File: src/rtl/pulse_gen_pkg.sv
// Shared definitions for the pulse_gen block: FSM encoding, default counter
// width and the width clamp helper.
package pulse_gen_pkg;

  localparam int CNT_W_DEF = 8;

  localparam logic [1:0] ST_IDLE   = 2'd0;
  localparam logic [1:0] ST_DELAY  = 2'd1;
  localparam logic [1:0] ST_ACTIVE = 2'd2;
  localparam logic [1:0] ST_GAP    = 2'd3;

  typedef enum logic [1:0] {
    IDLE   = ST_IDLE,
    DELAY  = ST_DELAY,
    ACTIVE = ST_ACTIVE,
    GAP    = ST_GAP
  } state_e;

  // A programmed width of zero still produces a one-cycle pulse.
  function automatic logic [31:0] clamp_width(input logic [31:0] w);
    return (w == 32'd0) ? 32'd1 : w;
  endfunction

endpackage

File: src/rtl/pulse_gen_cnt.sv
// Loadable down-counter shared by the delay, active and gap phases of pulse_gen.
module pulse_gen_cnt #(
  parameter int CNT_W = 8
) (
  input  logic             sys_clk,
  input  logic             sys_rst_n,
  input  logic             load,
  input  logic             en,
  input  logic [CNT_W-1:0] load_val,
  output logic             zero
);

  logic [CNT_W-1:0] cnt;

  always_ff @(posedge sys_clk or negedge sys_rst_n) begin
    if (!sys_rst_n) begin
      cnt <= '0;
    end else if (load) begin
      cnt <= load_val;
    end else if (en && (cnt != '0)) begin
      cnt <= cnt - CNT_W'(1);
    end
  end

  assign zero = (cnt == '0);

endmodule

File: src/rtl/pulse_gen.sv
// Programmable delayed pulse generator with enforced low gap and status strobes.
// Define PULSE_GEN_RETRIG_EN to let a trigger during the high phase extend the pulse.
module pulse_gen
  import pulse_gen_pkg::*;
#(
  parameter int CNT_W   = CNT_W_DEF,
  parameter int GAP_MIN = 1
) (
  input  logic             sys_clk,
  input  logic             sys_rst_n,
  input  logic             trig_pulse,
  input  logic [CNT_W-1:0] cfg_delay,
  input  logic [CNT_W-1:0] cfg_width,
  output logic             ctrl_level,
  output logic             busy,
  output logic             done_pulse,
  output logic             trig_drop
);

  localparam logic [CNT_W-1:0] ONE    = CNT_W'(1);
  localparam logic [CNT_W-1:0] GAP_LD = (GAP_MIN > 0) ? CNT_W'(GAP_MIN - 1) : '0;
`ifdef PULSE_GEN_RETRIG_EN
  localparam bit RETRIG = 1'b1;
`else
  localparam bit RETRIG = 1'b0;
`endif

  state_e           state, next_state;
  logic [CNT_W-1:0] width_q, cfg_w_clamp, cnt_ld_val;
  logic             cnt_load, cnt_zero, width_ld, drop;

  assign cfg_w_clamp = CNT_W'(clamp_width(32'(cfg_width)));

  pulse_gen_cnt #(.CNT_W(CNT_W)) u_cnt (
    .sys_clk   (sys_clk),
    .sys_rst_n (sys_rst_n),
    .load      (cnt_load),
    .en        (state != IDLE),
    .load_val  (cnt_ld_val),
    .zero      (cnt_zero)
  );

  // Counter is loaded with (phase length - 1) on every phase entry.
  always_comb begin
    next_state = state;
    cnt_load   = 1'b0;
    cnt_ld_val = '0;
    width_ld   = 1'b0;
    drop       = 1'b0;
    unique case (state)
      IDLE: begin
        if (trig_pulse) begin
          width_ld = 1'b1;
          cnt_load = 1'b1;
          if (cfg_delay == '0) begin
            next_state = ACTIVE;
            cnt_ld_val = cfg_w_clamp - ONE;
          end else begin
            next_state = DELAY;
            cnt_ld_val = cfg_delay - ONE;
          end
        end
      end
      DELAY: begin
        drop = trig_pulse;
        if (cnt_zero) begin
          next_state = ACTIVE;
          cnt_load   = 1'b1;
          cnt_ld_val = width_q - ONE;
        end
      end
      ACTIVE: begin
        if (trig_pulse && RETRIG) begin
          cnt_load   = 1'b1;
          cnt_ld_val = cfg_w_clamp - ONE;
        end else begin
          drop = trig_pulse;
          if (cnt_zero) begin
            next_state = (GAP_MIN > 0) ? GAP : IDLE;
            cnt_load   = 1'b1;
            cnt_ld_val = GAP_LD;
          end
        end
      end
      GAP: begin
        drop = trig_pulse;
        if (cnt_zero) next_state = IDLE;
      end
      default: next_state = IDLE;
    endcase
  end

  always_ff @(posedge sys_clk) begin
    if (width_ld) width_q <= cfg_w_clamp;
  end

  // Outputs are registered from the next state so they line up with the state register.
  always_ff @(posedge sys_clk or negedge sys_rst_n) begin
    if (!sys_rst_n) begin
      state      <= IDLE;
      ctrl_level <= 1'b0;
      busy       <= 1'b0;
      done_pulse <= 1'b0;
      trig_drop  <= 1'b0;
    end else begin
      state      <= next_state;
      ctrl_level <= (next_state == ACTIVE);
      busy       <= (next_state != IDLE);
      done_pulse <= (state == ACTIVE) && (next_state != ACTIVE);
      trig_drop  <= drop;
    end
  end

endmodule

File: config.mk
export PLATFORM = sky130hd
export DESIGN_NAME = pulse_gen
export DESIGN_NICKNAME = d
export VERILOG_FILES = /design/src/rtl/pulse_gen_pkg.sv /design/src/rtl/pulse_gen_cnt.sv /design/src/rtl/pulse_gen.sv
export SDC_FILE = /design/constraint.sdc
export NUM_CORES = 1
export LEC_CHECK = 0
export BUFFER_PORTS_ARGS = -buffer_cell sky130_fd_sc_hd__buf_2
export CAP_MARGIN = 20
export CORE_ASPECT_RATIO = 1.75
export CORE_UTILIZATION = 60
export CTS_BUF_LIST = sky130_fd_sc_hd__clkbuf_16
export DETAILED_ROUTE_END_ITERATION = 12
export GPL_TIMING_DRIVEN = 1
export PLACE_DENSITY = 0.83
export SETUP_SLACK_MARGIN = 0.5
export SKIP_LAST_GASP = 1
export SLEW_MARGIN = 0
export SYNTH_ARGS = -nofsm -noshare
export SYNTH_HDL_FRONTEND = slang
export SYNTH_HIERARCHICAL = 1
export SYNTH_SLANG_ARGS = --single-unit
File: constraint.sdc
create_clock -name sys_clk -period 6.8 [get_ports sys_clk]
set_clock_uncertainty 0.05 [all_clocks]
set_input_delay 0 -clock sys_clk [delete_from_list [all_inputs] [get_ports sys_clk]]
set_output_delay 0 -clock sys_clk [all_outputs]
set_load 0.02 [all_outputs]
; ---- Yosys cells after proc, flatten, opt, wreduce, memory -nomap -nowiden
; Index checks and enable logic that the tools add are counted.
[classes]
n_addsub = 4
eq_ne = 5
muxes = 18
n_reduce_logical = 12
[op_table]
columns = operator, count
row1 = 2-to-1 mux 8 bit, 6
row2 = "subtractor 8 x 1 -> 8 bit, second input constant", 4
row3 = logical NOT 8 bit, 3
row4 = one-hot mux 8 bit (2 select lines), 1
row5 = 2-to-1 mux 2 bit, 5
row6 = one-hot mux 2 bit (4 select lines), 1
row7 = nonzero test 8 bit, 1
row8 = "equality test 2 bit, second input constant", 3
row9 = nonzero test 2 bit, 3
row10 = 2-to-1 mux 1 bit, 4
row11 = OR reduction 3 bit, 1
row12 = "equality test 2 x 1 -> 1 bit, second input constant", 1
row13 = logical AND 1 bit, 2
row14 = logical NOT 2 bit, 1
row15 = "!= test 2 bit, second input constant", 1
row16 = one-hot mux 1 bit (2 select lines), 1
row17 = OR reduction 2 bit, 1
[totals]
regBits = 22

; ---- Longest topological paths before layout
; Gate-level depths: netlist (run 1).
[logic_depth]
ltp_word = 7
mapped_depth = 12
ltp_nobuf = 11

; ---- By module
; The synthesis (run 1) kept the hierarchy.
[by_module_without_submodules]
columns = module, n_inst, cells_per_inst, area_each_um2, seq_area_each_um2
row1 = pulse_gen, 1, 123, 1107.3, 390.4
row2 = pulse_gen_cnt, 1, 58, 528.0, 200.2

; ---- Worst setup path after synthesis (run 1)
; Ideal clock, no wire load.
[synth_path]
kind = register to register
from = register u_cnt.cnt[0]
to = register u_cnt.cnt[7]
t_arrival_ns = 2.402
required_ns = 6.624
path_slack_ns = 4.222
stages_incl_launch_ff = 10
n_path_buf = 0
path_cell_list = dfrtp_1 inv_1 ha_1 or3b_2 nor2_1 nand2_1 a21oi_1 clkinv_1 o311a_1 a221o_1
[synth_between]
elab_chain_cells = 4
elab_cells_between_ends = 11
cone_classes = add/sub (1) / mux (6) / reduce/logical (4)
[synth_lines]
columns = element, line_no
row1 = start: declaration, pulse_gen_cnt.sv:13  ; logic [CNT_W-1:0] cnt;
row2 = start signal: assignment, pulse_gen_cnt.sv:19  ; cnt <= load_val;
row3 = start signal: assignment, pulse_gen_cnt.sv:21  ; cnt <= cnt - CNT_W'(1);
row4 = logical NOT 8 bit *, pulse_gen_cnt.sv:25  ; assign zero = (cnt == '0);
row5 = via cnt_zero, pulse_gen.sv:30  ; logic cnt_load, cnt_zero, width_ld, drop;
row6 = 2-to-1 mux 1 bit *, "pulse_gen.sv:66, pulse_gen.sv:78"
row7 = one-hot mux 1 bit (2 select lines) *, pulse_gen.sv:50  ; unique case (state)
row8 = via cnt_load, pulse_gen.sv:30
row9 = 2-to-1 mux 8 bit / nonzero test 2 bit (equally long branches), n/a
; Mark *: on every way through the listed nets, which the timed path passes. The rest lies on a longest branch. The select of a mux whose other input is x is not followed.
; A chain may end at the register's enable or synchronous reset.

; ---- Worst setup path after layout (run 1)
; Ends and elaborated chain as after synthesis.

==> results of run 1 <==
## logic make-up after synthesis
logic type | after synthesis
simple gates | 66
compound gates | 58
buf+inv | 22
flops | 22
fa+ha+maj | 8
xor+xnor | 5
## sequential cells by signal, summed over array words and instances, names as in the netlist
signal	count
done_pulse	1
state	2
trig_drop	1
ctrl_level	1
busy	1
width_q	8
u_cnt/cnt	8
## layout make-up
| type | instances | area, um2 | share of cell area |
|---|---|---|---|
| Clock inverter | 1 | 30.0 | 0.0156 |
| Clock buffer | 3 | 75.1 | 0.0390 |
| Tap cell | 26 | 32.5 | 0.0169 |
| Sequential cell | 22 | 591 | 0.307 |
| Timing Repair Buffer | 31 | 200 | 0.104 |
| Inverter | 11 | 41.3 | 0.0215 |
| Multi-Input combinational cell | 137 | 953 | 0.496 |
## placed cells by master, fill, tap and decap left out, drive strengths merged, types with 4 or more instances in the layout
cell type    netlist  layout
nor3               6       6
a31o               4       4
nand3              4       4
nor2              16      16
o31ai              5       5
buf                1      22
or4                8       8
or3                6       6
a21oi             10      10
nor4               5       5
a31oi              5       5
nand2              6       6
inv               10      10
dfrtp             14      14
dlygate4sd3        1       9
edfxtp             8       8
o22ai              6       6
o21ai              4       4
ha                 8       8
## layer usage
| metal | global-route usage | up-vias | share of wire |
|---|---|---|---|
| met2 | 0.611 | 86 | 0.58 |
| met3 | 0.0357 | 20 | 0.048 |
| li1 | - | 757 | - |
| met4 | 0.161 | 0 | 0.037 |
| met5 | 0 | - | 0 |
| met1 | 0.314 | 765 | 0.34 |
## worst paths after layout
path | startpoint | endpoint | slack, ps | cells after the start
max | u_cnt/cnt[0] | u_cnt/cnt[7] | 3100 | 9
min | cfg_width[0] | width_q[0] | 30 | 2
max reg2reg | u_cnt/cnt[0] | u_cnt/cnt[7] | 3100 | 9
min reg2reg | u_cnt/cnt[1] | u_cnt/cnt[1] | 540 | 2
max in group asynchronous | sys_rst_n | state[0] | 6340 | 2
min in group asynchronous | sys_rst_n | u_cnt/cnt[5] | 120 | 2
## stage by stage
stage | setup slack, ps | total power [mW] | util | hold slack (ps) | instance area, um2
2_1_floorplan | 4220 | 0.152 | - | -346 | 1640
6_report | 3100 | 0.328 | 0.762 | 26.5 | 1920
3_5_place_dp | 3210 | 0.165 | 0.685 | -140 | 1730
3_3_place_gp | 3380 | 0.164 | 0.685 | -143 | 1730
5_1_grt | 2800 | 0.337 | 0.762 | 27.1 | 1920
4_1_cts | 3150 | 0.329 | 0.762 | 14.5 | 1920
## power by group through the flow
stage | Combinational [mW] | Clock (mW) | Sequential (mW)
detailed placement | 0.0248 | 0 | 0.140
finish | 0.0300 | 0.160 | 0.138
CTS | 0.0289 | 0.162 | 0.138
global placement | 0.0239 | 0 | 0.140
global route | 0.0321 | 0.167 | 0.138
floorplan | 0.0112 | 0 | 0.141
==> impl.org, run 1 <==
** Run status
- The run finished with clean final reports.

** Clock network
- Resized Gates After CTS :: 0
- H-tree depth :: 1
- Clock tree from TritonCTS :: built
- Count of hold-fix buffers inserted at cts :: 9
- Clock tree synthesis found a total of 22 sinks.
- CTS clock-pin slew for the worst setup and hold paths :: 60 ps
- The clock passes through at most 2 buffers.
- The number of clock buffers added by TritonCTS is 3.
- Clk root buf :: clkbuf_16
- Later-pin clock latency in the skew report :: between 200 and 300 ps
- Buffers added to address setup during post-CTS repair amount to 0.

** Pwr
- Cell Pwr Density :: 171 nW/um2
- Sw Pwr :: between 0.06 and 0.07 mW
- Combinational share of power :: 0.091
- The share of total power dissipated in sequential elements is 0.421.
- In this run the static leakage power is 0.725 nW.
- The share of total power dissipated in the clock network is 0.488.
- Across the VDD grid, the largest voltage drop is 0.230 mV.
- The internal power of the cells totals 0.267 mW.
- Of the total power, the share spent switching nets is 0.185.

** Synthesis
- Synthesis instantiated 55 different standard cells from the library.
- In this run, synthesis produced a sequential element count of 22.
- Post-synthesis share of cell area spent on full adders, half adders and majority gates :: 0.0612
- Leading cell types by total area after synthesis :: dfrtp_1, edfxtp_1, ha_1
- Sequential share of the synthesized area :: 0.361
- Synth Area in Compound Gates :: 0.261
- Xor-xnor portion of the synthesized cell area :: 0.0268
- Synthesis produced 181 cells.
- Synth warn :: 6
- In the synthesized netlist the async set-or-reset flop fraction comes to 0.636.
- In this run, synthesis inferred 8 flip-flops with an integrated enable.
- Leading area contributor after synthesis :: dfrtp_1
- Post-synthesis mux area share :: 0
- Largest family of logic cells by synthesized area :: compound AO/OA/AOI/OAI gates
- Synthesized area per cell :: between 9 and 10 um2
- Synthesis produced a netlist with a net count of ~210.
- In the post-synthesis netlist, the cell with the most instances is nor2_1.
- Share of Yosys cell area claimed by the top area cell type :: 0.214
- Ranking of synthesized cells by instance count :: nor2_1, dfrtp_1, a21oi_1, inv_1
- Of the total synthesized cell area, the portion taken by AND, OR, NAND and NOR gates is 0.234.
- In this run the cell area of the synthesized design comes to 1640 um2.
- The most used flip-flop cell after synthesis is dfrtp_1.

** Final layout
- Count of nets after finishing :: roughly 230
- Excluding fillers, the count of instances in the completed layout stands at between 200 and 250.
- Relative to the synthesized area, the layout overhead comes to 17.6%.
- Number of antenna diodes :: 0
- Count of fill cells added during filler insertion :: 183
- Share of final-layout standard cells stronger than drive strength 1 :: 0.185

** Timing
- Setup repair after global routing left no endpoint under its margin.
- Counting I/O delays and the setup requirement, the final critical path takes between 3000 and 4000 ps.
- In this run the tightest slew margin relative to its limit is 0.347.
- Setup violations remaining at the end of the flow were counted as 0.
- Setup total negative slack on the finished layout was measured at 0 ps.
- Final hold violation count :: 0
- Timing would allow up to about 0.27 GHz.
- Slew at the pin closest to its max-slew limit :: 979 ps
- Dividing the final minimum period by the clock period gives 0.544.
- The count of final max-slew check failures is 0.

** Die
- The floorplan step defined a die boundary enclosing 2950 um2.
- In this run the vertical extent of the chip is 71.1 um.
- The region available for standard cell placement spans 2520 um2.
- The floorplan has 24 rows.
- Io pins :: 23
- Initial standard-cell utilization of the core :: 0.648
- Width of the die :: 41.5 um

** Drt
- Starting DRC count in detailed routing :: 100
- Detail-routed net length per standard cell :: 19.1 um
- Detailed-router iteration count before antenna repair :: 4
- For this run, design rule violations remaining after detail routing come to 0.
- Remaining antenna violation count :: 0
- After detailed routing, the number of vias per cell comes to 7.05.
- Vias post-DR :: 1628
- The final layout contains routed wiring with a total length of 4.41 mm.

** Setup path
- STA puts the critical path data required time at between 6000 and 7000 ps.
- Worst setup EP type :: register
- Cell type of the slowest stage on the worst timing path :: a21oi_1
- Arrival time at the worst endpoint :: between 3000 and 4000 ps
- In this design, the largest share of critical-path delay is due to compound AO/OA/AOI/OAI gates.
- Slowest Stage Delay on Critical Path :: 790 ps
- STA classifies the critical path startpoint as a register.
- The critical path is of the reg -> reg type.
- Critical path, cell by cell :: inv_1 -> ha_1 -> or3b_2 -> nor2_1 -> nand2_1 -> a21oi_1 -> clkinv_1 -> o311a_1 -> a221o_1
- Of all nets on the critical path, the largest fanout is 14.
- Counting both buffers and inverters, the worst setup path holds a total of 2.

** Place
- Including well taps, the total number of placed cells is around 220.
- Half-perimeter wire length after detailed placement :: about 3.2 mm
- At the end of routability-driven placement, the weighted congestion stood at 0.903.
- Number of port buffers :: 22

** Global route
- Wire length of the first global-routing pass :: 7.17 mm
- Maximum number of pins on one net before global-route repair :: 15
- The via count of the first global-routing pass was 1572.
- Total overflow reported by the global router :: 0
- Global-route usage over all layers :: 0.315
- The initial antenna violation count is 0.

** Job
- The tool flagged a number of max-cap violations equal to 0.

** Worst hold path
- In this run the worst hold path is classified as in -> reg.
No activity file was read; power rests on OpenSTA's default activity.
==> run 2, diff against run 1 <==
Settings changed: CORE_UTILIZATION 60 to 51, PLACE_DENSITY 0.83 to 0.75.
Clock period 6.8 ns to 3 ns, I/O delays scaled along.
==> run 2 against run 1 <==
Sequential power increased by 130%. Design area up 5.5%. Via count shrank 0.18%. Die area rose by 17%. Clock power up 140%. Count of clock-buffer cells in the layout is the same. First-iteration DRC count decreased by 3.0%. Final cell count rose by 9.5%. Combinational power is 130% higher. Hold slack worse by 12 ps. Utilization is 8.4 points lower. Critical path depth stayed put.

++++

The task> Return all lines of the material that have "spent" in them.

Solved problem>
- Of the total power, the share spent switching nets is 0.185.
- Post-synthesis share of cell area spent on full adders, half adders and majority gates :: 0.0612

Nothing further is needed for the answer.